Guardly was founded as a personal security application for consumers. In the event of an emergency, the app would notify a set of contacts chosen by the user as well as alert authorities. By September 2012 Guardly began to partner with educational organizations to implement its software into campus security systems on campus. During the same quarter, Guardly expanded its offerings by partnering with other companies that also sold products into the educational market including Code Blue Corp, a manufacturer of Blue Light Phones used on college campuses as a way to notify campus police from various locations on campus. The partnership expanded upon Code Blue's technological capabilities by including Guardly mobile safety applications as a new endpoint from which to report emergencies to campus police. The app allowed campus security to identify the user and track their movements once the app was activated. Guardly also partnered with Desire2Learn in 2012, presenting its app as an add on to Desire2Learn's Campus Life mobile app.

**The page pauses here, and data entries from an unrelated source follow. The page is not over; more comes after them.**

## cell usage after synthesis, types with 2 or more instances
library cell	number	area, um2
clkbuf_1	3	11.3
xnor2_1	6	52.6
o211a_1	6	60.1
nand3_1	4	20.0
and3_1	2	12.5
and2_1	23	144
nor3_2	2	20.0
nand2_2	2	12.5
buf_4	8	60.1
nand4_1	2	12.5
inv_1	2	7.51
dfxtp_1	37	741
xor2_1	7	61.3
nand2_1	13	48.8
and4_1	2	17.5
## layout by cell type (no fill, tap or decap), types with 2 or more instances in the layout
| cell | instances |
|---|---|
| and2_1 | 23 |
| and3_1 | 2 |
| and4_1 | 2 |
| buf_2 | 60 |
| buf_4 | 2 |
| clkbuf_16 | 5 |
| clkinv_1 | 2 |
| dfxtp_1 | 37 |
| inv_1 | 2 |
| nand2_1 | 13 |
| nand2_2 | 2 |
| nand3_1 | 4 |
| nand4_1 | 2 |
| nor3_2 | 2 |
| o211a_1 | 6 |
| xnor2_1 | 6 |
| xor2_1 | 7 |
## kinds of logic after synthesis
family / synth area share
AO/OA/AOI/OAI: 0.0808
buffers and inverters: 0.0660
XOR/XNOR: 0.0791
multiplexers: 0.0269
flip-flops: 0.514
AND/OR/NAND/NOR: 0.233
--- config.mk ---
export PLATFORM = sky130hd
export DESIGN_NAME = pmc_top
export DESIGN_NICKNAME = d
export VERILOG_FILES = /design/src/logic/pmc_pkg.sv /design/src/logic/pmc_top.sv
export SDC_FILE = /design/constraint.sdc
export NUM_CORES = 1
export LEC_CHECK = 0
export ABC_AREA = 1
export BUFFER_PORTS_ARGS = -buffer_cell sky130_fd_sc_hd__buf_2
export CORE_UTILIZATION = 45
export DETAILED_ROUTE_END_ITERATION = 12
export PLACE_DENSITY_LB_ADDON = 0.25
export RECOVER_POWER = 50
export SYNTH_ARGS = -nofsm -noshare
export SYNTH_HDL_FRONTEND = slang
export SYNTH_SLANG_ARGS = --single-unit
--- constraint.sdc ---
create_clock -name aclk -period 9.6 [get_ports aclk]
set_input_delay 0.48 -clock aclk [delete_from_list [all_inputs] [get_ports aclk]]
set_output_delay 0.48 -clock aclk [all_outputs]
set_load 0.005 [all_outputs]
--- src/logic/pmc_pkg.sv ---
// Shared constants and types for the panel matrix controller
//
// Behaviour
// - Quadrature encoder gives step pulse and direction
// - Four-bit core sensing groups A and B
// - Decoded strobes scan matrix; pair names function
// - Strobe zero on A0 steps frequency
// - Strobe zero on A1 means step upward
// - Strobe two selects memory channels one-five
// - Strobe three on A0 selects second TUNED_FREQUENCY_REGISTER
// - Strobe three on A1 memory read, overrides TUNED_FREQUENCY_REGISTER
// - Strobe four decodes 5/10/15/25 kHz steps
// - Strobe five A0/A1 gives plus/minus offset
// - Strobe five A3 reverses receive and transmit
// - Out-of-band transmit falls back to receive
// - Strobe six A0 with priority edits offset
// - Programmed scan between channels one and two
// - Strobe seven A1 scans memories and VFOs
// - Strobe seven A3 writes memory or TUNED_FREQUENCY_REGISTER
// - Strobe eight A0 power on, else standby
// - Strobe zero B bits choose band limits
// - Strobe six on B1,B2 presets 600 kHz
// - Multiplexed display, point on MHz digit
// - Power-up reads mode then presets storage
// - Time-shared BCD loads divider with strobe
package pmc_pkg;

  // ****************
  // Timing
  // ****************
  localparam int CLK_NS           = 25;
  localparam int STROBE_DWELL_NS  = 400;
  localparam int STROBE_DWELL_CYC = (STROBE_DWELL_NS + CLK_NS - 1) / CLK_NS;
  localparam int DIGIT_DWELL_NS   = 1000;
  localparam int DIGIT_DWELL_CYC  = (DIGIT_DWELL_NS + CLK_NS - 1) / CLK_NS;
  localparam int LATCH_AT_CYC     = DIGIT_DWELL_CYC / 2;
  localparam int SCAN_PERIOD_MS   = 100;
  localparam int SCAN_PERIOD_CYC  = SCAN_PERIOD_MS * 1000000 / CLK_NS;
  localparam int NUM_STROBES      = 9;
  localparam int NUM_MEM          = 5;

  // ****************
  // Frequencies, in 5 kHz units
  // ****************
  localparam int FW = 15;
  localparam logic [FW-1:0] F_BASE     = 15'h6D60; // 140.000 MHz
  localparam logic [FW-1:0] F_NAR_LO   = 15'h7080; // 144.000 MHz
  localparam logic [FW-1:0] F_NAR_HI   = 15'h720F; // 145.995 MHz
  localparam logic [FW-1:0] F_WIDE_LO  = 15'h7058; // 143.800 MHz
  localparam logic [FW-1:0] F_WIDE_HI  = 15'h73C7; // 148.195 MHz
  localparam logic [FW-1:0] OFFSET_600 = 15'h0078; // 600 kHz
  localparam logic [9:0]    N_BIAS     = 10'h06B;  // divide number over output
  localparam logic [2:0]    STEP_5K    = 3'h1;
  localparam logic [2:0]    STEP_10K   = 3'h2;
  localparam logic [2:0]    STEP_15K   = 3'h3;
  localparam logic [2:0]    STEP_25K   = 3'h5;

  // ****************
  // Register map
  // ****************
  localparam logic [7:0] REG_CTRL   = 8'h00;
  localparam logic [7:0] REG_STATUS = 8'h04;
  localparam logic [7:0] REG_RXF    = 8'h08;
  localparam logic [7:0] REG_TXF    = 8'h0C;
  localparam logic [7:0] REG_OFFSET = 8'h10;
  localparam logic [7:0] REG_MODE   = 8'h14;
  localparam logic [1:0] RESP_OKAY  = 2'h0;
  localparam logic [1:0] RESP_SLVERR = 2'h2;
  localparam logic [1:0] CTRL_RST   = 2'h0;

  typedef struct packed {
    logic [2:0] chan;
    logic       vfo_b;
    logic       mem_read;
    logic [2:0] step;
    logic       dup_plus;
    logic       dup_minus;
    logic       reverse;
    logic       offset_edit;
    logic       prog_scan;
    logic       mem_scan;
    logic       mem_write;
    logic       power_on;
    logic       band_wide;
  } pmc_func_t;

  typedef enum logic [1:0] {ST_WAIT_MODE, ST_PRESET, ST_RUN} pmc_state_t;

endpackage
[src/rtl/lgm_pkg.sv]
// How it works
// - Control word bits 7:6 pick normal, digital loopback, analog loopback or powerdown.
// - Bits 5:3 give receive gain of minus n decibels with trim pin low.
// - Bits 2:0 give transmit gain of plus n decibels, zero to seven.
// - Trim pin high adds half a decibel receive attenuation; transmit unchanged.
`default_nettype none

package lgm_pkg;

    // =====================================================================
    // Control word layout.
    // =====================================================================
    localparam int unsigned WORD_BITS   = 8;
    localparam int unsigned FUNC_HI     = 7;
    localparam int unsigned FUNC_LO     = 6;
    localparam int unsigned RX_GAIN_HI  = 5;
    localparam int unsigned RX_GAIN_LO  = 3;
    localparam int unsigned TX_GAIN_HI  = 2;
    localparam int unsigned TX_GAIN_LO  = 0;
    localparam int unsigned GAIN_BITS   = 3;
    localparam int unsigned HALF_DB_BITS = 4;

    // Value taken by the control word at reset.
    localparam logic [7:0] CONTROL_RESET = 8'h00;

    // Bit counter width for the serial receiver.
    localparam int unsigned COUNT_BITS  = 4;
    localparam logic [3:0]  COUNT_LAST  = 4'h7;
    localparam logic [3:0]  COUNT_ZERO  = 4'h0;
    localparam logic [3:0]  COUNT_ONE   = 4'h1;

    // =====================================================================
    // Special function codes.
    // =====================================================================
    typedef enum logic [1:0] {
        LGM_NORMAL,
        LGM_DIGITAL_LOOP,
        LGM_ANALOG_LOOP,
        LGM_POWERDOWN
    } lgm_function_type;

    // Receive attenuation in half decibel units: two per step plus the trim.
    function automatic logic [3:0] lgm_rx_half_db(input logic [2:0] step, input logic trim);
        lgm_rx_half_db = {step, trim};
    endfunction

endpackage

`default_nettype wire

[src/rtl/lgm_deserializer.sv]
`timescale 1ns/1ps
`default_nettype none

// =========================================================================
// Serial control receiver: collects eight bits, most significant first.
// =========================================================================
module lgm_deserializer #(
    parameter int unsigned WIDTH = lgm_pkg::WORD_BITS
) (
    input  wire logic             mclk,
    input  wire logic             rst_b,
    input  wire logic             control_serial_input,
    input  wire logic             bit_strobe,
    input  wire logic             word_start,
    output logic                  word_valid,
    output logic [WIDTH-1:0]      word
);

    logic [lgm_pkg::COUNT_BITS-1:0] count;
    logic [WIDTH-1:0]               shift;

    // A start strobe always begins a fresh word, so a torn word cannot load.
    wire logic [lgm_pkg::COUNT_BITS-1:0] base_count = word_start ? lgm_pkg::COUNT_ZERO : count;
    wire logic                           last_bit   = bit_strobe && (base_count == lgm_pkg::COUNT_LAST);
    wire logic [WIDTH-1:0]               next_shift = {shift[WIDTH-2:0], control_serial_input};

    // Shift in one bit per strobe and count the bits of the word.
    always_ff @(posedge mclk or negedge rst_b) begin
        if (!rst_b) begin
            count <= lgm_pkg::COUNT_ZERO;
            shift <= '0;
        end else if (bit_strobe) begin
            shift <= next_shift;
            count <= last_bit ? lgm_pkg::COUNT_ZERO : base_count + lgm_pkg::COUNT_ONE;
        end else if (word_start) begin
            count <= lgm_pkg::COUNT_ZERO;
        end
    end

    // Hand the complete word on with a one cycle pulse.
    always_ff @(posedge mclk or negedge rst_b) begin
        if (!rst_b) begin
            word_valid <= 1'b0;
            word       <= '0;
        end else begin
            word_valid <= last_bit;
            if (last_bit) begin
                word <= next_shift;
            end
        end
    end

endmodule

`default_nettype wire

[src/rtl/lgm_control.sv]
`timescale 1ns/1ps
`default_nettype none

// =========================================================================
// Function and gain control register of the line interface.
// =========================================================================
module lgm_control (
    input  wire logic                      mclk,
    input  wire logic                      rst_b,
    input  wire logic                      control_serial_input,
    input  wire logic                      control_bit_strobe,
    input  wire logic                      control_word_start,
    input  wire logic                      receive_trim_select_pin,
    output lgm_pkg::lgm_function_type      special_function,
    output logic                           digital_loopback,
    output logic                           analog_loopback,
    output logic                           powerdown,
    output logic [2:0]                     rx_gain_step,
    output logic [3:0]                     rx_atten_half_db,
    output logic [2:0]                     tx_gain_step,
    output logic                           word_loaded
);

    // =====================================================================
    // Serial word reception.
    // =====================================================================
    logic       rx_word_valid;
    logic [7:0] rx_word;

    lgm_deserializer #(
        .WIDTH (lgm_pkg::WORD_BITS)
    ) u_deser (
        .mclk                 (mclk),
        .rst_b                (rst_b),
        .control_serial_input (control_serial_input),
        .bit_strobe           (control_bit_strobe),
        .word_start           (control_word_start),
        .word_valid           (rx_word_valid),
        .word                 (rx_word)
    );

    // =====================================================================
    // Held control word.
    // =====================================================================
    logic [7:0] function_and_gain_control;

    // The word changes only when a complete new word arrives.
    always_ff @(posedge mclk or negedge rst_b) begin
        if (!rst_b) begin
            function_and_gain_control <= lgm_pkg::CONTROL_RESET;
        end else if (rx_word_valid) begin
            function_and_gain_control <= rx_word;
        end
    end

    // =====================================================================
    // Field decoding.
    // =====================================================================
    wire logic [1:0] func_field = function_and_gain_control[lgm_pkg::FUNC_HI:lgm_pkg::FUNC_LO];
    wire logic [2:0] rx_field   = function_and_gain_control[lgm_pkg::RX_GAIN_HI:lgm_pkg::RX_GAIN_LO];
    wire logic [2:0] tx_field   = function_and_gain_control[lgm_pkg::TX_GAIN_HI:lgm_pkg::TX_GAIN_LO];

    wire lgm_pkg::lgm_function_type next_function = lgm_pkg::lgm_function_type'(func_field);
    wire logic       next_digital = (next_function == lgm_pkg::LGM_DIGITAL_LOOP);
    wire logic       next_analog  = (next_function == lgm_pkg::LGM_ANALOG_LOOP);
    wire logic       next_down    = (next_function == lgm_pkg::LGM_POWERDOWN);
    // Trim pin high adds one half decibel step to the receive side only.
    wire logic [3:0] next_rx_half = lgm_pkg::lgm_rx_half_db(rx_field, receive_trim_select_pin);

    // =====================================================================
    // Registered outputs.
    // =====================================================================
    // All outputs but word_loaded follow the held word one cycle later; rx_atten_half_db also follows the trim pin.
    always_ff @(posedge mclk or negedge rst_b) begin
        if (!rst_b) begin
            special_function <= lgm_pkg::LGM_NORMAL;
            digital_loopback <= 1'b0;
            analog_loopback  <= 1'b0;
            powerdown        <= 1'b0;
            rx_gain_step     <= '0;
            rx_atten_half_db <= '0;
            tx_gain_step     <= '0;
            word_loaded      <= 1'b0;
        end else begin
            special_function <= next_function;
            digital_loopback <= next_digital;
            analog_loopback  <= next_analog;
            powerdown        <= next_down;
            rx_gain_step     <= rx_field;
            rx_atten_half_db <= next_rx_half;
            tx_gain_step     <= tx_field;
            word_loaded      <= rx_word_valid;
        end
    end

    // Cycles after a load before the decoded outputs must stand still.
    localparam logic [lgm_pkg::COUNT_BITS-1:0] QUIET_SETTLE = 4'h2;

    logic [lgm_pkg::COUNT_BITS-1:0] quiet_cycles;
    wire logic                      quiet_top = (quiet_cycles == '1);

    // Counts cycles since the last complete word and saturates at its top value.
    always_ff @(posedge mclk or negedge rst_b) begin
        if (!rst_b) begin
            quiet_cycles <= lgm_pkg::COUNT_ZERO;
        end else if (rx_word_valid) begin
            quiet_cycles <= lgm_pkg::COUNT_ZERO;
        end else if (!quiet_top) begin
            quiet_cycles <= quiet_cycles + lgm_pkg::COUNT_ONE;
        end
    end
endmodule

`default_nettype wire
### src/hdl/pmg_map.vh
`ifndef PMG_MAP_VH
`define PMG_MAP_VH

// ************************************************************
// register offsets (byte addresses)
// ************************************************************
`define PMG_OFS_CFG          12'h000
`define PMG_OFS_NVM_STAT     12'h004
`define PMG_OFS_PWR_STAT     12'h008
`define PMG_OFS_INFO         12'h00c

// ************************************************************
// configuration register fields
// ************************************************************
`define PMG_CFG_BOOT_EN_N    0
`define PMG_CFG_SAF_EN_N     1
`define PMG_CFG_BSIZE_LSB    2
`define PMG_CFG_BSIZE_MSB    4
`define PMG_CFG_WP_APP       8
`define PMG_CFG_WP_BOOT      9
`define PMG_CFG_WP_CFG       10
`define PMG_CFG_WP_SAF       11
`define PMG_CFG_RESET        32'h0000_0003
`define PMG_CFG_MASK         32'h0000_0f1f

// ************************************************************
// status register fields and reset values
// ************************************************************
`define PMG_NVM_WRITE_ERROR_FLAG_BIT    0
`define PMG_PWR_VIOL_BIT     0
`define PMG_VIOL_RESET       1'b1

// ************************************************************
// address map of the program space
// ************************************************************
`define PMG_START_ADDR       16'h0000
`define PMG_SAF_WORDS_M1     16'h007f
`define PMG_BOOT_UNIT        17'h0_0200
`define PMG_CFG_LO           16'h8007
`define PMG_CFG_HI           16'h800b
`define PMG_DIA_LO           16'h8100
`define PMG_DIA_HI           16'h811f
`define PMG_PM_SPACE_BIT     15

// ************************************************************
// partition codes
// ************************************************************
`define PMG_RGN_APP          3'h0
`define PMG_RGN_BOOT         3'h1
`define PMG_RGN_SAF          3'h2
`define PMG_RGN_CFG          3'h3
`define PMG_RGN_DIA          3'h4
`define PMG_RGN_INFO         3'h5

`endif

### src/hdl/pmg_guard.v
`include "pmg_map.vh"
`default_nettype none

module pmg_guard #(
  parameter PM_WORDS = 4096
) (
  input  wire        pclk,
  input  wire        presetn,
  input  wire        psel,
  input  wire        penable,
  input  wire        pwrite,
  input  wire [11:0] paddr,
  input  wire [31:0] pwdata,
  output reg  [31:0] prdata_q,
  output reg         pready_q,
  output reg         pslverr_q,
  input  wire        fetch_valid,
  input  wire [14:0] fetch_addr,
  output reg         exec_viol_reset_q,
  input  wire        ind_rd_req,
  input  wire        ind_wr_req,
  input  wire [15:0] ind_ptr,
  input  wire [7:0]  ind_wdata,
  input  wire [7:0]  dm_rdata,
  input  wire [13:0] pm_rdata,
  output reg  [15:0] pm_raddr_q,
  output reg  [7:0]  ind_rdata_q,
  output reg         ind_done_q,
  output reg         ind_busy_q,
  output reg         dm_we_q,
  output reg  [15:0] dm_waddr_q,
  output reg  [7:0]  dm_wdata_q,
  input  wire        nvm_wr_req,
  input  wire [15:0] nvm_wr_addr,
  output reg         nvm_wr_en_q,
  output reg  [15:0] nvm_wr_addr_q,
  output reg         nvm_wr_err_q
);

  localparam integer LAST_INT  = PM_WORDS - 1;
  localparam [15:0]  LAST_ADDR = LAST_INT[15:0];
  localparam [0:0]  ST_IDLE   = 1'b0;
  localparam [0:0]  ST_PM     = 1'b1;

  // ************************************************************
  // helpers
  // ************************************************************
  // wrap a user-flash address, leave the high space untouched
  function [15:0] wrap_addr;
    input [15:0] a;
    begin
      if (a[`PMG_PM_SPACE_BIT])
        wrap_addr = a;
      else
        wrap_addr = a & LAST_ADDR;
    end
  endfunction

  // ************************************************************
  // registers
  // ************************************************************
  reg  [31:0] cfg_q;
  reg         write_error_flag_q;
  reg         viol_flag_q;
  reg  [0:0]  ist_q;
  wire [2:0]  fetch_rgn;
  wire [2:0]  wr_rgn;
  wire        boot_en_n = cfg_q[`PMG_CFG_BOOT_EN_N];
  wire        saf_en_n  = cfg_q[`PMG_CFG_SAF_EN_N];
  wire [2:0]  bsize     = cfg_q[`PMG_CFG_BSIZE_MSB:`PMG_CFG_BSIZE_LSB];
  wire        apb_setup = psel & ~penable;
  wire        apb_wr    = psel & penable & pready_q & pwrite;
  reg         wr_prot;
  reg         bad_fetch;
  reg  [31:0] rd_mux;
  reg         addr_ok;

  // ************************************************************
  // partition decoders for fetch and write paths
  // ************************************************************
  pmg_part_decode #(
    .PM_WORDS  (PM_WORDS)
  ) u_fetch_dec (
    .addr      ({1'b0, fetch_addr}),
    .boot_en_n (boot_en_n),
    .saf_en_n  (saf_en_n),
    .bsize_sel (bsize),
    .region    (fetch_rgn)
  );

  pmg_part_decode #(
    .PM_WORDS  (PM_WORDS)
  ) u_wr_dec (
    .addr      (nvm_wr_addr),
    .boot_en_n (boot_en_n),
    .saf_en_n  (saf_en_n),
    .bsize_sel (bsize),
    .region    (wr_rgn)
  );

  // ************************************************************
  // protection and execution checks
  // ************************************************************
  // write protect per partition, info areas never writable
  always @* begin
    case (wr_rgn)
      `PMG_RGN_APP:  wr_prot = cfg_q[`PMG_CFG_WP_APP];
      `PMG_RGN_BOOT: wr_prot = cfg_q[`PMG_CFG_WP_BOOT];
      `PMG_RGN_CFG:  wr_prot = cfg_q[`PMG_CFG_WP_CFG];
      `PMG_RGN_SAF:  wr_prot = cfg_q[`PMG_CFG_WP_SAF];
      `PMG_RGN_DIA:  wr_prot = 1'b1;
      default:       wr_prot = 1'b1;
    endcase
    bad_fetch = fetch_valid && (fetch_rgn == `PMG_RGN_SAF);
  end

  // ************************************************************
  // apb register file
  // ************************************************************
  // read mux and address check
  always @* begin
    rd_mux  = 32'h0000_0000;
    addr_ok = 1'b1;
    case (paddr)
      `PMG_OFS_CFG:      rd_mux = cfg_q;
      `PMG_OFS_NVM_STAT: rd_mux[`PMG_NVM_WRITE_ERROR_FLAG_BIT] = write_error_flag_q;
      `PMG_OFS_PWR_STAT: rd_mux[`PMG_PWR_VIOL_BIT] = viol_flag_q;
      `PMG_OFS_INFO:     rd_mux[15:0] = LAST_ADDR;
      default:           addr_ok = 1'b0;
    endcase
  end

  // software write completing at this edge to the given offset
  function wr_hit;
    input [11:0] ofs;
    begin
      wr_hit = apb_wr && (paddr == ofs);
    end
  endfunction

  // ************************************************************
  // apb handshake
  // ************************************************************
  // zero-wait answer: ready in the first access cycle
  always @(posedge pclk or negedge presetn) begin
    if (!presetn) begin
      pready_q  <= 1'b0;
      pslverr_q <= 1'b0;
    end else begin
      pready_q  <= apb_setup;
      pslverr_q <= apb_setup & ~addr_ok;
    end
  end

  // read data taken at setup, stands while ready is high
  always @(posedge pclk or negedge presetn) begin
    if (!presetn)
      prdata_q <= 32'h0000_0000;
    else if (apb_setup && !pwrite)
      prdata_q <= rd_mux;
  end

  // ************************************************************
  // configuration register
  // ************************************************************
  // partition settings, stored only at the completing access edge
  always @(posedge pclk or negedge presetn) begin
    if (!presetn)
      cfg_q <= `PMG_CFG_RESET;
    else if (wr_hit(`PMG_OFS_CFG))
      cfg_q <= pwdata & `PMG_CFG_MASK;
  end

  // ************************************************************
  // sticky status flags
  // ************************************************************
  // write error: hardware set wins over the software clear
  always @(posedge pclk or negedge presetn) begin
    if (!presetn)
      write_error_flag_q <= 1'b0;
    else if (nvm_wr_req && wr_prot)
      write_error_flag_q <= 1'b1;
    else if (wr_hit(`PMG_OFS_NVM_STAT) && pwdata[`PMG_NVM_WRITE_ERROR_FLAG_BIT])
      write_error_flag_q <= 1'b0;
  end

  // violation flag: hardware clear wins over the software set
  always @(posedge pclk or negedge presetn) begin
    if (!presetn)
      viol_flag_q <= `PMG_VIOL_RESET;
    else if (bad_fetch)
      viol_flag_q <= 1'b0;
    else if (wr_hit(`PMG_OFS_PWR_STAT) && pwdata[`PMG_PWR_VIOL_BIT])
      viol_flag_q <= 1'b1;
  end

  // ************************************************************
  // execution violation reset
  // ************************************************************
  // one-cycle reset request on a fetch outside valid execution
  always @(posedge pclk or negedge presetn) begin
    if (!presetn)
      exec_viol_reset_q <= 1'b0;
    else
      exec_viol_reset_q <= bad_fetch;
  end

  // ************************************************************
  // nonvolatile write gate
  // ************************************************************
  // verdict pulses, exactly one per request
  always @(posedge pclk or negedge presetn) begin
    if (!presetn) begin
      nvm_wr_en_q  <= 1'b0;
      nvm_wr_err_q <= 1'b0;
    end else begin
      nvm_wr_en_q  <= nvm_wr_req & ~wr_prot;
      nvm_wr_err_q <= nvm_wr_req & wr_prot;
    end
  end

  // wrapped write address, held until the next request
  always @(posedge pclk or negedge presetn) begin
    if (!presetn)
      nvm_wr_addr_q <= 16'h0000;
    else if (nvm_wr_req)
      nvm_wr_addr_q <= wrap_addr(nvm_wr_addr);
  end

  // ************************************************************
  // indirect access port
  // ************************************************************
  // data reads finish next cycle, program reads one cycle later
  always @(posedge pclk or negedge presetn) begin
    if (!presetn) begin
      ist_q       <= ST_IDLE;
      ind_busy_q  <= 1'b0;
      ind_done_q  <= 1'b0;
      ind_rdata_q <= 8'h00;
      pm_raddr_q  <= 16'h0000;
      dm_we_q     <= 1'b0;
      dm_waddr_q  <= 16'h0000;
      dm_wdata_q  <= 8'h00;
    end else begin
      ind_done_q <= 1'b0;
      dm_we_q    <= 1'b0;
      case (ist_q)
        ST_IDLE: begin
          if (ind_rd_req && ind_ptr[`PMG_PM_SPACE_BIT]) begin
            pm_raddr_q <= wrap_addr({1'b0, ind_ptr[14:0]});
            ist_q      <= ST_PM;
            ind_busy_q <= 1'b1;
          end else if (ind_rd_req) begin
            ind_rdata_q <= dm_rdata;
            ind_done_q  <= 1'b1;
          end else if (ind_wr_req && !ind_ptr[`PMG_PM_SPACE_BIT]) begin
            dm_we_q    <= 1'b1;
            dm_waddr_q <= ind_ptr;
            dm_wdata_q <= ind_wdata;
          end
        end
        ST_PM: begin
          ind_rdata_q <= pm_rdata[7:0];
          ind_done_q  <= 1'b1;
          ind_busy_q  <= 1'b0;
          ist_q       <= ST_IDLE;
        end
        default: begin
          ist_q      <= ST_IDLE;
          ind_busy_q <= 1'b0;
        end
      endcase
    end
  end

endmodule

`default_nettype wire

### src/hdl/pmg_part_decode.v
`include "pmg_map.vh"
`default_nettype none

// ************************************************************
// combinational partition decoder
// ************************************************************
module pmg_part_decode #(
  parameter PM_WORDS = 4096
) (
  input  wire [15:0] addr,
  input  wire        boot_en_n,
  input  wire        saf_en_n,
  input  wire [2:0]  bsize_sel,
  output reg  [2:0]  region
);

  localparam integer LAST_INT  = PM_WORDS - 1;
  localparam [15:0]  LAST_ADDR = LAST_INT[15:0];

  reg [16:0] boot_words;
  reg [15:0] boot_last;
  reg [15:0] saf_base;
  reg [15:0] uaddr;

  // boundaries from latched settings, compared in the same cycle
  always @* begin
    boot_words = `PMG_BOOT_UNIT << bsize_sel;
    if (boot_words > PM_WORDS)
      boot_last = LAST_ADDR;
    else
      boot_last = boot_words[15:0] - 16'h0001;
    saf_base = LAST_ADDR - `PMG_SAF_WORDS_M1;
    uaddr    = addr & LAST_ADDR;
    if (addr[`PMG_PM_SPACE_BIT]) begin
      if (addr >= `PMG_DIA_LO && addr <= `PMG_DIA_HI)
        region = `PMG_RGN_DIA;
      else if (addr >= `PMG_CFG_LO && addr <= `PMG_CFG_HI)
        region = `PMG_RGN_CFG;
      else
        region = `PMG_RGN_INFO;
    end else if (!saf_en_n && uaddr >= saf_base) begin
      region = `PMG_RGN_SAF;
    end else if (!boot_en_n && uaddr >= `PMG_START_ADDR && uaddr <= boot_last) begin
      region = `PMG_RGN_BOOT;
    end else begin
      region = `PMG_RGN_APP;
    end
  end

endmodule

`default_nettype wire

In 2013, the Crime Prevention Association of Toronto partnered with Guardly to implement the company's technologies into neighborhood watch programs. Guardly's mobile mass notification system was integrated into an app called notifEYE, later launched by the Crime Prevention Association of Toronto. In January 2014 the company began to branch out into enterprise security solutions. The infrastructure includes a variety of smartphones coupled with its mobile safety applications, its indoor positioning system, and its incident management application.

==Products and services==

Guardly provides an enterprise mobile safety platform for communication and emergency notification. It incorporates cloud, mobile, indoor positioning, and real time tracking. The Guardly Safety app allows users to communicate with dispatch by phone and secure instant messaging, while tracking real-time location. The app has the ability to allow users to connect to a select group of their contacts as well as authorities in the event of an emergency. The contacts are connected through conference call and instant messaging and also allows for location tracking when activated by the user. Guardly added an indoor positioning system to its app in 2013.

Guardly's incident management system provides web based incident management and assistance to dispatch personnel for monitoring and managing emergency situations. During an incident, dispatchers can speak with the caller by phone or text and view photos sent by end users of the system. The system is configurable to monitor for alerts within multiple geographical regions using the company's geofencing technology and routing information to multiple security operation centers or sites.

Guardly's Indoor Positioning System is said to be able to show a rough geographical location and also transmit a specific floor and a specific room where someone in an emergency is located. The company further expanded its offerings with a mobile mass notification system. The system allows mass notification to up to 500,000 people within a geotargeted area and can be used in conjunction with the indoor positioning system.